CADDedup Vision is a high-performance, production-ready system for detecting duplicate CAD drawings using computer vision. It features a **progressive 4-layer search architecture** that balances speed and accuracy.

## Documentation Map

- Documentation index: [docs/DOCUMENTATION_INDEX.md](docs/DOCUMENTATION_INDEX.md)
- Deployment guide: [docs/DEPLOYMENT.md](docs/DEPLOYMENT.md)
- Windows Server deployment: [docs/WINDOWS_SERVER_DEPLOYMENT.md](docs/WINDOWS_SERVER_DEPLOYMENT.md)
- Pre-release checklist: [docs/PRE_RELEASE_CHECKLIST.md](docs/PRE_RELEASE_CHECKLIST.md)
- Operations runbook: [docs/OPERATIONS_RUNBOOK.md](docs/OPERATIONS_RUNBOOK.md)
- API v2 reference: [docs/API_V2_REFERENCE.md](docs/API_V2_REFERENCE.md)
- Technical handoff note: [reports/TECHNICAL_SESSION_NOTES_20260310.md](reports/TECHNICAL_SESSION_NOTES_20260310.md)

### Key Features

- **Progressive Search**: L1 (pHash) → L2 (FAISS) → L3 (ML) → L4 (Geometric)
- **Sub-second Search**: 50-300ms for most queries
- **Scalable**: Handles 100K+ drawings with FAISS indexing
- **Production Ready**: Kubernetes Helm chart, monitoring, caching
- **Extensible**: Plugin architecture for ML Platform and DedupCAD integration

### Architecture

```
┌─────────────────────────────────────────────────────────────────┐
│ Progressive Search Engine │
├─────────────────────────────────────────────────────────────────┤
│ ┌──────────────┐ ┌──────────────┐ ┌──────────────┐ │
│ │ L1: pHash │ → │ L2: FAISS │ → │ L3: ML │ → L4 │
│ │ (~1ms) │ │ (~10ms) │ │ (optional) │ │
│ │ Fast filter │ │ ANN search │ │ Deep verify │ │
│ └──────────────┘ └──────────────┘ └──────────────┘ │
├─────────────────────────────────────────────────────────────────┤
│ Cache Layer (Redis) │ Rate Limiting │ Telemetry (OpenTelemetry)│
└─────────────────────────────────────────────────────────────────┘
```

## Quick Start

### Docker (Recommended)

```bash
# Pull and run (latest)
docker run -p 8000:8000 ghcr.io/zensgit/dedupcad-vision:latest

# Or pin a release version
docker run -p 8000:8000 ghcr.io/zensgit/dedupcad-vision:1.1.7

# Optional: Docker Hub mirror (if configured for this repo)
docker run -p 8000:8000 :latest

# Or with docker-compose
docker-compose up -d
```

Note: `ghcr.io` container packages may be private. If you see `401 Unauthorized`, either make the
package public (GitHub UI -> Packages -> Settings -> Change visibility) or login with a GitHub PAT:
`docker login ghcr.io` (token scope: `read:packages`).

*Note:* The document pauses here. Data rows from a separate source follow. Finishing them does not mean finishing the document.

**src/rtl/uart_pkg.sv**
```systemverilog
// Shared definitions for the UART receive frame parser: FSM encodings and defaults.
// Latency: n/a (declarations only).
// Backpressure: n/a.
package uart_pkg;

    // Parser states, in frame order; DRAIN is the only state that presents bytes.
    typedef enum logic [2:0] {
        ST_IDLE    = 3'd0,
        ST_LEN     = 3'd1,
        ST_PAYLOAD = 3'd2,
        ST_CHECK   = 3'd3,
        ST_DRAIN   = 3'd4
    } state_t;

    // Default start-of-frame marker.
    localparam logic [7:0] DEFAULT_SYNC_BYTE = 8'hA5;

endpackage

```
**src/rtl/uart_frame_buf.sv**
```systemverilog
// Payload store for one frame: DEPTH x 8 registers, synchronous write, combinational read.
// Latency: write visible to the read port the cycle after wr_en; read is same-cycle.
// Backpressure: none; the owner sequences writes and reads. Contents are not reset.
module uart_frame_buf #(
    parameter int DEPTH = 16,
    parameter int AW    = 4
) (
    input  logic          clk,
    input  logic          wr_en,
    input  logic [AW-1:0] wr_addr,
    input  logic [7:0]    wr_data,
    input  logic [AW-1:0] rd_addr,
    output logic [7:0]    rd_data
);

    logic [7:0] mem [DEPTH];

    // Single write port; no reset so the array maps onto plain storage.
    always_ff @(posedge clk) begin
        if (wr_en) begin
            mem[wr_addr] <= wr_data;
        end
    end

    assign rd_data = mem[rd_addr];

endmodule

```
**src/rtl/uart_rx_frame_parser.sv**
```systemverilog
// Parses SYNC, LEN, payload, CHK frames from a UART byte strobe and replays verified payload.
// Latency: first payload byte is valid the cycle after the CHK byte strobe; one byte per accepted beat.
// Backpressure: valid/ready on the payload side; bytes arriving while draining are dropped and flagged.
module uart_rx_frame_parser
    import uart_pkg::*;
#(
    parameter int         MAX_LEN        = 16,
    parameter logic [7:0] SYNC_BYTE      = DEFAULT_SYNC_BYTE,
    parameter int         TIMEOUT_CYCLES = 1000
) (
    input  logic       clk,
    input  logic       reset,
    input  logic       i_Rx_Done,
    input  logic [7:0] i_Rx_Byte,
    output logic       o_Frame_Valid,
    input  logic       i_Frame_Ready,
    output logic [7:0] o_Frame_Byte,
    output logic       o_Frame_Last,
    output logic [4:0] o_Frame_Len,
    output logic       o_Len_Err,
    output logic       o_Crc_Err,
    output logic       o_Timeout_Err,
    output logic       o_Overrun_Err
);

    localparam int         AW           = (MAX_LEN > 1) ? $clog2(MAX_LEN) : 1;
    localparam int         TW           = $clog2(TIMEOUT_CYCLES + 1);
    localparam logic [7:0] MAX_LEN_B    = 8'(MAX_LEN);
    localparam logic [TW-1:0] TMO_LAST  = TW'(TIMEOUT_CYCLES - 1);

    state_t        state;
    logic [4:0]    len;
    logic [4:0]    idx;
    logic [4:0]    rd_idx;
    logic [7:0]    sum;
    logic [TW-1:0] tmo_cnt;
    logic          len_err;
    logic          crc_err;
    logic          timeout_err;
    logic          overrun_err;

    logic          buf_we;
    logic [7:0]    buf_rdata;
    logic [7:0]    chk_sum;
    logic          last_beat;
    logic          in_frame;

    assign buf_we    = (state == ST_PAYLOAD) && i_Rx_Done;
    assign chk_sum   = sum + i_Rx_Byte;
    assign last_beat = (rd_idx == (len - 5'd1));
    assign in_frame  = (state == ST_LEN) || (state == ST_PAYLOAD) || (state == ST_CHECK);

    uart_frame_buf #(
        .DEPTH (MAX_LEN),
        .AW    (AW)
    ) u_buf (
        .clk     (clk),
        .wr_en   (buf_we),
        .wr_addr (idx[AW-1:0]),
        .wr_data (i_Rx_Byte),
        .rd_addr (rd_idx[AW-1:0]),
        .rd_data (buf_rdata)
    );

    // Frame FSM with its counters, checksum and one-cycle error pulses.
    always_ff @(posedge clk or posedge reset) begin
        if (reset) begin
            state       <= ST_IDLE;
            len         <= '0;
            idx         <= '0;
            rd_idx      <= '0;
            sum         <= '0;
            tmo_cnt     <= '0;
            len_err     <= 1'b0;
            crc_err     <= 1'b0;
            timeout_err <= 1'b0;
            overrun_err <= 1'b0;
        end else begin
            len_err     <= 1'b0;
            crc_err     <= 1'b0;
            timeout_err <= 1'b0;
            overrun_err <= 1'b0;

            // Inter-byte watchdog only runs while a frame is being received.
            if (in_frame) begin
                if (i_Rx_Done) begin
                    tmo_cnt <= '0;
                end else if (tmo_cnt == TMO_LAST) begin
                    tmo_cnt     <= '0;
                    timeout_err <= 1'b1;
                    state       <= ST_IDLE;
                end else begin
                    tmo_cnt <= tmo_cnt + TW'(1);
                end
            end else begin
                tmo_cnt <= '0;
            end

            case (state)
                ST_IDLE: begin
                    if (i_Rx_Done && (i_Rx_Byte == SYNC_BYTE)) begin
                        state <= ST_LEN;
                    end
                end
                ST_LEN: begin
                    if (i_Rx_Done) begin
                        if ((i_Rx_Byte != 8'd0) && (i_Rx_Byte <= MAX_LEN_B)) begin
                            len   <= i_Rx_Byte[4:0];
                            sum   <= i_Rx_Byte;
                            idx   <= '0;
                            state <= ST_PAYLOAD;
                        end else begin
                            len_err <= 1'b1;
                            state   <= ST_IDLE;
                        end
                    end
                end
                ST_PAYLOAD: begin
                    if (i_Rx_Done) begin
                        sum <= chk_sum;
                        idx <= idx + 5'd1;
                        if (idx == (len - 5'd1)) begin
                            state <= ST_CHECK;
                        end
                    end
                end
                ST_CHECK: begin
                    if (i_Rx_Done) begin
                        if (chk_sum == 8'd0) begin
                            rd_idx <= '0;
                            state  <= ST_DRAIN;
                        end else begin
                            crc_err <= 1'b1;
                            state   <= ST_IDLE;
                        end
                    end
                end
                ST_DRAIN: begin
                    // A byte landing here has nowhere to go; flag it, drain continues.
                    if (i_Rx_Done) begin
                        overrun_err <= 1'b1;
                    end
                    if (i_Frame_Ready) begin
                        if (last_beat) begin
                            rd_idx <= '0;
                            state  <= ST_IDLE;
                        end else begin
                            rd_idx <= rd_idx + 5'd1;
                        end
                    end
                end
                default: state <= ST_IDLE;
            endcase
        end
    end

    assign o_Frame_Valid = (state == ST_DRAIN);
    assign o_Frame_Byte  = o_Frame_Valid ? buf_rdata : 8'h00;
    assign o_Frame_Last  = o_Frame_Valid && last_beat;
    assign o_Frame_Len   = o_Frame_Valid ? len : 5'd0;
    assign o_Len_Err     = len_err;
    assign o_Crc_Err     = crc_err;
    assign o_Timeout_Err = timeout_err;
    assign o_Overrun_Err = overrun_err;

endmodule

```
**config.mk**
```make
export PLATFORM = sky130hd
export DESIGN_NAME = uart_rx_frame_parser
export DESIGN_NICKNAME = d
export VERILOG_FILES = /design/src/rtl/uart_pkg.sv /design/src/rtl/uart_frame_buf.sv /design/src/rtl/uart_rx_frame_parser.sv
export SDC_FILE = /design/constraint.sdc
export NUM_CORES = 1
export LEC_CHECK = 0
export CAP_MARGIN = 20
export CORE_MARGIN = 1.5
export CORE_UTILIZATION = 60
export DETAILED_ROUTE_END_ITERATION = 10
export PLACE_DENSITY = 0.76
export SLEW_MARGIN = 20
export SYNTH_ARGS = -nofsm -noshare
export SYNTH_HDL_FRONTEND = slang
export SYNTH_SLANG_ARGS = --single-unit
```
**constraint.sdc**
```tcl
create_clock -name clk -period 6.7 [get_ports clk]
set_clock_uncertainty 0.2 [all_clocks]
set_input_delay 0.67 -clock clk [delete_from_list [all_inputs] [get_ports clk]]
set_output_delay 0.67 -clock clk [all_outputs]
set_load 0.01 [all_outputs]
```
Word-level counts from Yosys, hierarchy flattened
Memories as Yosys holds them, arrays and structs flattened.
Cells that the tools add are included.

storage, ports and cells
  bits in registers = 40
  memory bits (writable) = 128
  input port bits = 12
  output and inout port bits = 19
  word-level logic and storage cells = 89
  memories = 1

cells by class
  $add $sub $neg = 5
  $lt $le $gt $ge = 1
  eq/ne operators = 14
  muxes and demuxes = 44
  reduce and logical (&&, ||, !) cells = 14

memory list
  name       depth  bits a word  read ports  clocked after memory_dff  wr ports  RTL line              source
  u_buf.mem  16     8            1           0                         1         uart_frame_buf.sv:16  logic [7:0] mem [DEPTH];

operators by type and width
  operator                                              count
  2-to-1 mux 5 bit                                      8
  2-to-1 mux 3 bit                                      11
  2-to-1 mux 8 bit                                      4
  2-to-1 mux 10 bit                                     3
  case mux 5 bit (2 select lines)                       2
  case mux 8 bit (2 select lines)                       1
  case mux 3 bit (5 select lines)                       1
  2-to-1 mux 1 bit                                      13
  adder 10 x 1 -> 10 bit (second input constant)        1
  adder 5 x 1 -> 5 bit (second input constant)          2
  == test 10 bit (second input constant)                1
  == test 5 bit                                         2
  adder 8 bit                                           1
  == test 8 bit (second input constant)                 1
  <= comparator 8 x 5 -> 1 bit (second input constant)  1
  logical NOT 8 bit                                     1
  AND reduction 4 bit                                   2
  nonzero test 8 bit                                    1
  == test 3 x 2 -> 1 bit (second input constant)        2
  != test 2 x 1 -> 1 bit (second input constant)        3
  != test 2 bit (second input constant)                 3
  subtractor 5 x 1 -> 5 bit (second input constant)     1
  logical AND 1 bit                                     4
  nonzero test 2 bit                                    2
  other kinds (6)                                       7

Longest topological paths before layout
Gate-level depths: netlist (run 1).

  depth in word-level cells = 7
  gate-level depth with buffers = 9
  gate-level depth less buffers = 9

Cells and area by module
Synthesis (run 1) repeated with hierarchy kept, for this count alone.

second synthesis, totals
  cell total of the unflattened synthesis = 486
  area, all modules = 7564.8 µm²

by module, submodules not included
  module                instances  cells an instance  area each (µm²)  sequential area each (µm²)
  uart_frame_buf        1          221                4987.3           3843.7
  uart_rx_frame_parser  1          265                2577.5           1001.0

Worst setup path before layout (run 1)
No wires, ideal clock.

  path type = input-to-reg
  start point = input i_Rx_Byte[0]
  end point = register rd_idx[0]
  setup time = 129 ps
  arrival time = 2526 ps
  required time = 6371 ps
  slack = 3845 ps
  stages on the path = 9
  buffers on the path = 0
  cell sequence = ha_1 inv_1 fa_1 nor2b_1 o22ai_2 xnor2_1 or4b_4 o21ai_2 a31oi_1

on the way
  cells in the longest elaborated chain, start to end = 4

RTL lines
  what                              RTL line                     source
  from (decl)                       uart_rx_frame_parser.sv:14   input logic [7:0] i_Rx_Byte,
  adder 8 bit                       uart_rx_frame_parser.sv:49   assign chk_sum = sum + i_Rx_Byte;
  logical NOT 8 bit                 uart_rx_frame_parser.sv:129  if (chk_sum == 8'd0) begin
  != test 2 x 1 -> 1 bit (no line)  -
  AND reduction 4 bit (no line)     -
  to (signal assigned)              uart_rx_frame_parser.sv:148  rd_idx <= rd_idx + 5'd1;
  to (decl)                         uart_rx_frame_parser.sv:34   logic [4:0] rd_idx;

Every way passes these cells.
A chain may end at the register's enable or synchronous reset.

Final worst setup path (run 1)
  start point = register rd_idx[0]
  end point = output o_Frame_Byte[0]

on the way
  cells in the longest elaborated chain, start to end = 2

RTL lines
  what                 RTL line                     source
  memory (16 x 8 bit)  -
  2-to-1 mux 8 bit     uart_rx_frame_parser.sv:158  assign o_Frame_Byte = o_Frame_Valid ? buf_rdata : 8'h00;
  to (decl)            uart_rx_frame_parser.sv:17   output logic [7:0] o_Frame_Byte,

Every way passes these cells.

==> impl_metrics.json, run 1 <==
{
  "grt_max_degree": 41,
  "hold_end": "tmo_cnt[0]",
  "routedWlPerCell_um": 23.2,
  "async_flop_share_pct": 23.8,
  "wl_met2_um": 7700,
  "fin_setup_tns_ps": 0,
  "min_path_type": "flop to flop",
  "numCtsBuffers": 17,
  "drive_gt1_share_pct": 16.0,
  "power_density_nw_per_um2": 250,
  "rsz0062_at_grt": "no",
  "syn_area_um2": 7550,
  "status": "complete, no violations",
  "hpwl_um": 9570,
  "slew_headroom_pct": 23.1,
  "route.detailed.drc": 0,
  "fillers": 752,
  "cts_hold_buffers": 0,
  "dp_worst_setup_slack_ps": 2600,
  "postSynthAreaPerCell_um2": 16.0,
  "crit_family": "multiplexers",
  "holdPathStages": 1,
  "worst_ep_required_time_ps": 5830,
  "vias_per_cell": 6.28,
  "worst-setup-path-type": "flop to primary output",
  "path_max_fanout": 37,
  "final.period_utilization_pct": 60.7,
  "port-buffer-count": 30,
  "r2r_cells": 9,
  "fmax_mhz": 246,
  "hold_start": "tmo_cnt[0]",
  "p_sw_share_pct": 20.3,
  "cpPeakStageDelay_ps": 680,
  "synthCells": 471,
  "postLayoutCoreUtil_pct": 70.8,
  "htreeDepth": 4,
  "postCtsSetupBuffers": 0,
  "seq_area_frac_synth_pct": 64.1,
  "syn2layout_area_growth_pct": 14.0,
  "drt-pass1-iter-count": 6,
  "initial_core_util_pct": 62.1,
  "ant_nets": 0,
  "wl_um": 15900,
  "pin_count": 31,
  "ff2ff_setup_slack_ps": 3890,
  "synth_edf_count": 128,
  "synth_cell_types": 62,
  "rows": 40,
  "clk_latency_ps": 430,
  "core-area_um2": 12200,
  "n_antenna_cell": 0,
  "power_frac_comb_pct": 2.3,
  "root_buffer": "clkbuf_16",
  "p_leak_nw": 3.02,
  "reg2reg_from": "sum[0]",
  "finalHoldViolations": 0,
  "die-area_um2": 13300,
  "cts_sinks": 168,
  "drtIter0Drc": 530,
  "path_cells": "buf_4 -> mux4_1 -> mux4_2 -> and2_1 -> clkdlybuf4s50_1",
  "setup_ws_ps": 2640,
  "gp_congestion": 0.864,
  "cts.reportedPaths.clkPinSlew_ps": 60,
  "p_int_w": 0.00171,
  "ir_worst_vdd_mv": 0.169,
  "cts_resized": 0,
  "die_h_um": 115,
  "dr_total_vias": 4306,
  "ys_ff_latch": 168,
  "wl_met1_um": 6770,
  "synth_nets": 498,
  "slew_viol_final": 0,
  "r2r-end": "rd_idx[0]",
  "critPathBufInv": 2,
  "cts_buffer_depth": 2,
  "setup_violations": 0,
  "grt_pass1_wl_um": 24400,
  "grt.total_usage_pct": 26.4,
  "seqPwrFrac_pct": 52.4,
  "drv_cap": 0,
  "end_kind": "primary output",
  "power_frac_clock_pct": 45.3,
  "post-route-min-period_ps": 4060,
  "switchingPower_w": 0.000437,
  "cts_tree": "built",
  "highest_layer": "met4",
  "final_net_count": 532,
  "wl_met3_um": 1210,
  "grt-ovfl-total": 0,
  "slowest_stage": "mux4_1",
  "start_kind": "flop",
  "cp.arrival_ps": 3190,
  "ys.flop_type": "edfxtp_1",
  "tightestPinTransition_ps": 1150,
  "antenna_found_initial": 0,
  "grt_pass1_vias": 4228,
  "ys_warn_count": 0,
  "die_w_um": 115
}
[per-layer routing]
metal,vias to the layer above,GRT usage [%]
li1,1911,-
met1,2172,37.0
met2,199,40.2
met3,24,6.43
met4,0,11.2
met5,-,0
[state kept, by name (all words and copies together) (netlist names)]
register,flops
sum,8
o_Timeout_Err,1
len,5
u_buf.mem,128
o_Len_Err,1
tmo_cnt,10
state,3
idx,5
rd_idx,5
o_Overrun_Err,1
o_Crc_Err,1
[layout make-up]
cell class / count / area (um^2) / share of cell area [%]
Multi-Input combinational cell: 270 / 2570 / 29.9
Tap cell: 168 / 210 / 2.44
Clock buffer: 19 / 453 / 5.26
Inverter: 14 / 52.6 / 0.611
Timing Repair Buffer: 34 / 330 / 3.84
Clock inverter: 13 / 143 / 1.66
Sequential cell: 168 / 4850 / 56.3
[through the flow]
step	hold slack, ps	area (um^2)	instances	total power [W]
floorplan	225	7550	471	0.00117
global placement	239	8000	654	0.00119
detailed placement	258	8000	654	0.00120
CTS	261	8590	686	0.00216
global route	297	8610	686	0.00221
finish	263	8610	686	0.00215
[how the worst max path moves through the flow]
| stage | start | endpoint | slack [ps] | depth (start not counted) |
|---|---|---|---|---|
| after floorplan | i_Rx_Byte[0] | rd_idx[0] | 3840 | 9 |
| after global placement | i_Rx_Byte[0] | rd_idx[0] | 2690 | 10 |
| after detailed placement | i_Rx_Byte[0] | rd_idx[0] | 2600 | 10 |
| after CTS | rd_idx[0] | o_Frame_Byte[0] | 2620 | 5 |
| after global routing | rd_idx[0] | o_Frame_Byte[0] | 2550 | 5 |
| final | rd_idx[0] | o_Frame_Byte[0] | 2640 | 5 |
[power groups by stage]
stage	Clock, W	Sequential [W]	Combinational (W)
2_1_floorplan	0	0.00115	0.0000235
3_3_place_gp	0	0.00115	0.0000470
3_5_place_dp	0	0.00115	0.0000495
4_1_cts	0.000982	0.00113	0.0000499
5_1_grt	0.00103	0.00112	0.0000556
6_report	0.000974	0.00113	0.0000501
[worst reg2reg max path, stage by stage (launching register included)]
cell	delay [ps]
dfrtp_1	350
ha_1	190
inv_1	60
fa_1	390
nor2b_1	240
o22ai_2	120
xnor2_1	150
or4b_4	570
o21ai_2	270
a31oi_1	120
[layout by cell type, fill, tap and decap left out, types with 14 or more instances in the layout]
| master | Yosys | routed |
|---|---|---|
| dfrtp_1 | 40 | 39 |
| mux4_2 | 23 | 23 |
| nand2_1 | 26 | 26 |
| mux4_1 | 17 | 17 |
| nor2_1 | 31 | 27 |
| and2_1 | 15 | 15 |
| ha_1 | 14 | 14 |
| clkbuf_16 | 0 | 17 |
| edfxtp_1 | 128 | 128 |
| xnor2_1 | 19 | 19 |
| clkdlybuf4s50_1 | 0 | 30 |
[logic make-up after synthesis]
family	after synthesis	share of synthesized area [%]
multiplexers	49	14.0
XOR/XNOR	28	3.25
adder cells (fa/ha/maj)	15	2.58
AND/OR/NAND/NOR	128	9.06
flip-flops	168	64.1
AO/OA/AOI/OAI	50	4.66
buffers and inverters	33	2.25
[cells in the mapped netlist, types with 2 or more instances]
library cell  number  area (um^2)
a21o_1             4         30.0
xor2_1             9         78.8
mux4_2            23          518
nand3b_1           2         15.0
nor3_1            10         50.1
buf_1              2         7.51
ha_1              14          175
buf_2              7         35.0
clkbuf_1           6         22.5
or3_1              4         25.0
o21ai_1            3         15.0
inv_1             13         48.8
o211a_1            2         20.0
nor4bb_1           2         20.0
mux4_1            17          447
a211oi_1           2         15.0
nand3_1            9         45.0
a21oi_1            6         30.0
edfxtp_1         128         3840
o211ai_1           2         15.0
a22oi_1            3         22.5
o21ai_0           12         60.1
a31oi_1            2         12.5
nor2b_1            5         31.3
o31ai_1            3         22.5
nor3b_1            3         22.5
nand2_1           26         97.6
mux2i_1            4         40.0
nor2_1            31          116
buf_6              2         22.5
dfrtp_1           40         1000
nand2b_1           3         18.8
and2_1            15         93.8
xnor2_1           19          166
mux2_2             5         56.3
nand4_1            6         37.5
buf_8              2         30.0
No activity file was read; power rests on OpenSTA's default activity.
==> inputs of run 2 (changes only) <==
--- a/config.mk
+++ b/config.mk
@@ -7,9 +7,9 @@
 export LEC_CHECK = 0
 export CAP_MARGIN = 20
 export CORE_MARGIN = 1.5
-export CORE_UTILIZATION = 60
+export CORE_UTILIZATION = 55
 export DETAILED_ROUTE_END_ITERATION = 10
-export PLACE_DENSITY = 0.76
+export PLACE_DENSITY = 0.73
 export SLEW_MARGIN = 20
 export SYNTH_ARGS = -nofsm -noshare
 export SYNTH_HDL_FRONTEND = slang
==> constraint.sdc (replaced) <==
create_clock -name clk -period 3.6 [get_ports clk]
set_clock_uncertainty 0.2 [all_clocks]
set_input_delay 0.36 -clock clk [delete_from_list [all_inputs] [get_ports clk]]
set_output_delay 0.36 -clock clk [all_outputs]
set_load 0.01 [all_outputs]
==> run 2 against run 1 <==
Worst setup slack lost 2500 ps; combinational power up 110%; sequential share of layout area shrank 1.3 points; sequential cell count stayed put; cell count grew 5.1%; sequential power increased by 85%; critical path depth unchanged; first-iteration DRC count decreased by 16%; non-clock buffer count grew 27; register-to-register slack got worse by 3000 ps; via count is 0.93% higher.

Note: The root Dockerfile exposes port 8000. The Python entrypoint defaults to 58001.

### Python Installation

Tested Python versions: 3.10, 3.11, 3.13 (3.11 recommended). Python 3.13
uses NumPy 2.x and faiss-cpu>=1.10.0 via dependency markers.

```bash
# Install from PyPI
pip install caddedup-vision

# Install with all extras
pip install caddedup-vision[all]

# Start the server
caddedup-vision
```

Default port for the Python entrypoint is 58001. Override with CADDEDUP_VISION_PORT if needed.

### Kubernetes (Helm)

```bash
helm install caddedup-vision ./deploy/helm/caddedup-vision \
--set redis.auth.password=your-password \
--set persistence.enabled=true
```

If you deploy from `ghcr.io` and the image is private, create an `imagePullSecret` and set
`imagePullSecrets` in Helm values. See `deploy/helm/caddedup-vision/README.md`.

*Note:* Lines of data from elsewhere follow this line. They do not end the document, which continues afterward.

==> src/rtl/msix_irq_scheduler.sv <==
// -----------------------------------------------------------------------------
// msix_irq_scheduler
// Collects per-vector interrupt events into a Pending Bit Array and issues them
// one at a time to the PCIe core as MSI-X requests, round-robin across vectors.
// A request stays pending until the core acknowledges it.
//
// Build option: define MSIX_ACK_TIMEOUT_EN to enable the acknowledge timeout.
// With it, a missing ack for ACK_TIMEOUT WAIT_ACK cycles pulses timeout_err and
// the vector is retried; without it the scheduler waits for the ack forever.
//
// Ports:
//   clk                in  - clock, rising edge
//   reset              in  - synchronous active-high reset
//   irq_req            in  - per-vector event pulses
//   vec_mask           in  - per-vector mask bits from the MSI-X table
//   msix_enable        in  - MSI-X Enable capability bit
//   func_mask          in  - Function Mask capability bit
//   msix_interrupt     out - one-cycle request pulse to the core
//   msix_vector        out - vector number, held until the next issue
//   msix_interrupt_ack in  - core acknowledge of the outstanding request
//   pending            out - Pending Bit Array
//   busy               out - high whenever the FSM is not IDLE
//   timeout_err        out - one-cycle pulse on acknowledge timeout
//
// Handshake: a request is offered by a single-cycle msix_interrupt pulse; the
// core completes it with msix_interrupt_ack, which is only honoured while the
// FSM is in WAIT_ACK (acks in IDLE or ISSUE are dropped).
// -----------------------------------------------------------------------------
module msix_irq_scheduler
    import pcileech_msix_pkg::*;
#(
    parameter int NUM_VECTORS = DEFAULT_NUM_VECTORS,
    parameter int ACK_TIMEOUT = DEFAULT_ACK_TIMEOUT
) (
    input  logic                     clk,
    input  logic                     reset,
    input  logic [NUM_VECTORS-1:0]   irq_req,
    input  logic [NUM_VECTORS-1:0]   vec_mask,
    input  logic                     msix_enable,
    input  logic                     func_mask,
    output logic                     msix_interrupt,
    output logic [MSIX_VECTOR_W-1:0] msix_vector,
    input  logic                     msix_interrupt_ack,
    output logic [NUM_VECTORS-1:0]   pending,
    output logic                     busy,
    output logic                     timeout_err
);

    localparam int IDX_W = msix_idx_width(NUM_VECTORS);

    if (NUM_VECTORS < 1 || NUM_VECTORS > 32 || ACK_TIMEOUT < 1 || ACK_TIMEOUT > 65535) begin : g_param_check
        $error("msix_irq_scheduler: NUM_VECTORS or ACK_TIMEOUT out of range");
    end

    msix_state_e              state;
    logic [NUM_VECTORS-1:0]   pending_q;
    logic [IDX_W-1:0]         last_grant;
    logic [IDX_W-1:0]         grant_q;
    logic                     interrupt_q;
    logic [MSIX_VECTOR_W-1:0] vector_q;
    logic                     busy_q;

    logic [NUM_VECTORS-1:0]   eligible;
    logic [IDX_W-1:0]         arb_grant;
    logic                     arb_valid;
    logic                     ack_accept;
    logic [NUM_VECTORS-1:0]   ack_clear;

    assign eligible = (msix_enable && !func_mask) ? (pending_q & ~vec_mask) : '0;

    msix_rr_arbiter #(
        .NUM_VECTORS (NUM_VECTORS),
        .IDX_W       (IDX_W)
    ) u_arb (
        .eligible    (eligible),
        .last_grant  (last_grant),
        .grant       (arb_grant),
        .grant_valid (arb_valid)
    );

    assign ack_accept = (state == ST_WAIT_ACK) && msix_interrupt_ack;
    assign ack_clear  = ack_accept ? (NUM_VECTORS'(1) << grant_q) : '0;

    // New events are OR-ed in after the clear, so an event on the granted
    // vector in the ack cycle leaves it pending and it gets rescheduled.
    always_ff @(posedge clk) begin
        if (reset) begin
            pending_q <= '0;
        end else begin
            pending_q <= (pending_q & ~ack_clear) | irq_req;
        end
    end

`ifdef MSIX_ACK_TIMEOUT_EN
    logic [15:0] ack_cnt;
    logic        timeout_q;
    logic        ack_expired;

    // The counter reaches ACK_TIMEOUT on the edge that ends the last
    // allowed WAIT_ACK cycle; an ack on that same cycle still wins.
    assign ack_expired = (ack_cnt == 16'(ACK_TIMEOUT - 1));
`endif

    always_ff @(posedge clk) begin
        if (reset) begin
            state       <= ST_IDLE;
            last_grant  <= IDX_W'(NUM_VECTORS - 1);
            grant_q     <= '0;
            interrupt_q <= 1'b0;
            vector_q    <= '0;
            busy_q      <= 1'b0;
`ifdef MSIX_ACK_TIMEOUT_EN
            ack_cnt     <= '0;
            timeout_q   <= 1'b0;
`endif
        end else begin
            interrupt_q <= 1'b0;
`ifdef MSIX_ACK_TIMEOUT_EN
            timeout_q   <= 1'b0;
`endif
            case (state)
                ST_IDLE: begin
                    if (arb_valid) begin
                        state       <= ST_ISSUE;
                        grant_q     <= arb_grant;
                        interrupt_q <= 1'b1;
                        vector_q    <= MSIX_VECTOR_W'(arb_grant);
                        busy_q      <= 1'b1;
                    end
                end
                ST_ISSUE: begin
                    state <= ST_WAIT_ACK;
`ifdef MSIX_ACK_TIMEOUT_EN
                    ack_cnt <= '0;
`endif
                end
                ST_WAIT_ACK: begin
                    // Mask or enable changes are ignored here: the message
                    // has already gone out and only the ack completes it.
                    if (msix_interrupt_ack) begin
                        state      <= ST_IDLE;
                        last_grant <= grant_q;
                        busy_q     <= 1'b0;
                    end
`ifdef MSIX_ACK_TIMEOUT_EN
                    else begin
                        ack_cnt <= ack_cnt + 16'd1;
                        if (ack_expired) begin
                            state     <= ST_IDLE;
                            busy_q    <= 1'b0;
                            timeout_q <= 1'b1;
                        end
                    end
`endif
                end
                default: begin
                    state  <= ST_IDLE;
                    busy_q <= 1'b0;
                end
            endcase
        end
    end

    assign msix_interrupt = interrupt_q;
    assign msix_vector    = vector_q;
    assign pending        = pending_q;
    assign busy           = busy_q;
`ifdef MSIX_ACK_TIMEOUT_EN
    assign timeout_err    = timeout_q;
`else
    assign timeout_err    = 1'b0;
`endif

endmodule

For detailed deployment instructions, see [Deployment Guide](docs/DEPLOYMENT.md).
For a step-by-step development + verification checklist, see `docs/DEV_AND_VERIFY_ZH.md`.

## API Usage

### Search for Duplicates

```bash
# Upload and search
curl -X POST http://localhost:58001/api/v2/search \
-F "file=@drawing.pdf" \
-F "mode=balanced"
```

### End-to-End Smoke Check (Search + Visual Diff)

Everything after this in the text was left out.